Indeed, the program only succeeded because of NTT Group’s considerable investment in change management.

“From the IT side it was very difficult for us to do, and we would have failed without cultural change management,” says Komazawa, explaining that a people and culture layer was an integral part of the architecture. Indeed, he believes that 80% of the success of the transformation program was down to emotional intelligence, compared to 20% for the architecture.

“Not many people were used to utilizing data, and changing their mindset was a massive challenge,” adds Motoi Yamana, Senior Vice President of Digital Innovation Department, Digital Transformation Headquarters at NTT East Japan, who oversaw the cultural change program.

Greater transparency and visibility

The company wanted the transformation to give employees greater understanding and visibility of activities across the entire group, and how they served the wider business strategy. “We made sure that every activity within the entire group is visualized and transparent … and can be related to business strategies,” explains Komazawa.

In total 7,000 employees took part in quarterly change management events. They then spread their knowledge throughout the group via communities where people could learn from each other how to use data.

“Going onsite and presenting everyday operations to employees in the form of data and showing what they could do and visualize with data, and how it will make them efficient, was really an [important] step,” Yamana explains.

Yamana also points out that it was crucial to “listen to users – how they understand and use data and their level of maturity. Capturing all this information was key to being successful.”

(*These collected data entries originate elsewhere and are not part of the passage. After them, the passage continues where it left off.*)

File: config.mk
export PLATFORM = sky130hd
export DESIGN_NAME = vertex_line_unpacker
export DESIGN_NICKNAME = d
export VERILOG_FILES = /design/src/design/vertex_pkg.sv /design/src/design/vertex_line_unpacker.sv
export SDC_FILE = /design/constraint.sdc
export NUM_CORES = 2
export LEC_CHECK = 0
export BUFFER_PORTS_ARGS = -buffer_cell sky130_fd_sc_hd__buf_2
export CAP_MARGIN = 10
export CORE_MARGIN = 2
export CORE_UTILIZATION = 25
export CTS_CLUSTER_DIAMETER = 150
export DETAILED_ROUTE_END_ITERATION = 7
export PLACE_DENSITY_LB_ADDON = 0.3
export SYNTH_ARGS = -nofsm -noshare
export SYNTH_HDL_FRONTEND = slang
export SYNTH_SLANG_ARGS = --single-unit
File: constraint.sdc
create_clock -name clock -period 29.6 [get_ports clock]
set_clock_uncertainty 0.15 [all_clocks]
set_input_delay 0 -clock clock [delete_from_list [all_inputs] [get_ports clock]]
set_output_delay 0 -clock clock [all_outputs]
set_load 0.02 [all_outputs]
File: src/design/vertex_pkg.sv
package vertex_pkg;

	////////////////////////////////////////////////////////////////////////////
	// widths and sizes
	////////////////////////////////////////////////////////////////////////////

	localparam int addr_bits     = 64;
	localparam int vertex_bits   = 32;
	localparam int line_vertices = 32;
	localparam int count_bits    = 32;
	localparam int vertex_bytes  = vertex_bits / 8;
	// one cache line of array elements
	localparam int line_bytes    = line_vertices * vertex_bytes;
	// element count runs 1 to line_vertices
	localparam int elem_bits     = $clog2(line_vertices + 1);
	localparam int size_bits     = $clog2(line_bytes + 1);

	////////////////////////////////////////////////////////////////////////////
	// array tags and transfer records
	////////////////////////////////////////////////////////////////////////////

	typedef enum logic {
		tag_out_degree = 1'b0,
		tag_edges_idx  = 1'b1
	} array_tag_t;

	typedef struct packed {
		logic [count_bits-1:0] vertex_count;
		logic [addr_bits-1:0]  out_degree_base;
		logic [addr_bits-1:0]  edges_idx_base;
	} job_desc_t;

	typedef struct packed {
		logic [addr_bits-1:0] address;
		array_tag_t           tag;
		logic [elem_bits-1:0] elem_count;
		logic [size_bits-1:0] byte_size;
	} read_cmd_t;

	// element j of the line sits at data[j]
	typedef struct packed {
		array_tag_t                                tag;
		logic [elem_bits-1:0]                      elem_count;
		logic [line_vertices-1:0][vertex_bits-1:0] data;
	} read_line_t;

	typedef struct packed {
		logic [count_bits-1:0]  id;
		logic [vertex_bits-1:0] inv_out_degree;
		logic [vertex_bits-1:0] inv_edges_idx;
	} vertex_job_t;

endpackage

File: src/design/vertex_line_unpacker.sv
`timescale 1ns/100ps

module vertex_line_unpacker (
	input  logic                    clock,
	input  logic                    rstn,
	input  logic                    start,
	input  logic                    read_data_valid,
	input  vertex_pkg::read_line_t  read_line,
	output logic                    job_push,
	output vertex_pkg::vertex_job_t job,
	output logic                    line_done
);

	import vertex_pkg::*;

	logic [line_vertices-1:0][vertex_bits-1:0] out_line;
	logic [line_vertices-1:0][vertex_bits-1:0] edges_line;
	logic                                      have_out;
	logic                                      have_edges;
	logic [elem_bits-1:0]                      line_count;
	logic [elem_bits-1:0]                      shift_count;
	logic [count_bits-1:0]                     next_id;
	logic                                      shifting;
	logic                                      last_elem;
	logic                                      is_out;

	// both halves of the chunk present
	assign shifting  = have_out && have_edges;
	assign last_elem = (shift_count == line_count - elem_bits'(1));
	assign is_out    = (read_line.tag == tag_out_degree);

	////////////////////////////////////////////////////////////////////////////
	// line capture and shift
	////////////////////////////////////////////////////////////////////////////

	always_ff @(posedge clock) begin
		if (read_data_valid && is_out)
			out_line <= read_line.data;
		else if (shifting)
			out_line <= out_line >> vertex_bits;

		if (read_data_valid && !is_out)
			edges_line <= read_line.data;
		else if (shifting)
			edges_line <= edges_line >> vertex_bits;

		// element zero is the next vertex
		if (shifting) begin
			job.id             <= next_id;
			job.inv_out_degree <= out_line[0];
			job.inv_edges_idx  <= edges_line[0];
		end
	end

	////////////////////////////////////////////////////////////////////////////
	// flags, counters and strobes
	////////////////////////////////////////////////////////////////////////////

	always_ff @(posedge clock or negedge rstn) begin
		if (!rstn) begin
			have_out    <= 1'b0;
			have_edges  <= 1'b0;
			line_count  <= '0;
			shift_count <= '0;
			next_id     <= '0;
			job_push    <= 1'b0;
			line_done   <= 1'b0;
		end else begin
			job_push  <= 1'b0;
			line_done <= 1'b0;

			if (read_data_valid) begin
				line_count <= read_line.elem_count;
				if (is_out)
					have_out <= 1'b1;
				else
					have_edges <= 1'b1;
			end

			if (shifting) begin
				job_push <= 1'b1;
				next_id  <= next_id + 1'b1;
				if (last_elem) begin
					// chunk finished so release both lines
					have_out    <= 1'b0;
					have_edges  <= 1'b0;
					shift_count <= '0;
					line_done   <= 1'b1;
				end else begin
					shift_count <= shift_count + 1'b1;
				end
			end

			// new job numbers from zero
			if (start)
				next_id <= '0;
		end
	end

	// second line of a chunk must match the first one
	assert property (@(posedge clock) disable iff (!rstn)
		read_data_valid && (have_out || have_edges) |-> read_line.elem_count == line_count)
		else $error("chunk lines carry different element counts");

	assert property (@(posedge clock) disable iff (!rstn)
		read_data_valid |-> !(is_out ? have_out : have_edges))
		else $error("line arrived for an array already held");

endmodule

The transformation has improved employee experiences and, notably for the sales team, is enabling the company to deal with a demographic shift. “We have an older workforce, so as people reach retirement we can fill their roles with automated processes and assistants,” says Komazawa.

Automation is also helping NTT Group deliver on its mid-term strategy of increasing earnings per share by more than 50% and reducing costs by more than 800 million yen by the end of 2023.

Going forward, NTT Group intends to market to enterprise customers its insight into managing digital transformations, as well as applications it has developed internally. “One example is an application to manage workloads, which has been shared with customers,” explains Yamana, as well as a training package to help reskill employees.

In addition to its program to transfer the back office, NTT Group is also connecting and transforming other platforms to create an internal end-to-end system. Again, the company will seek to create an enterprise transformation package that it can sell externally to Japanese companies that require solutions to digital transformation challenges.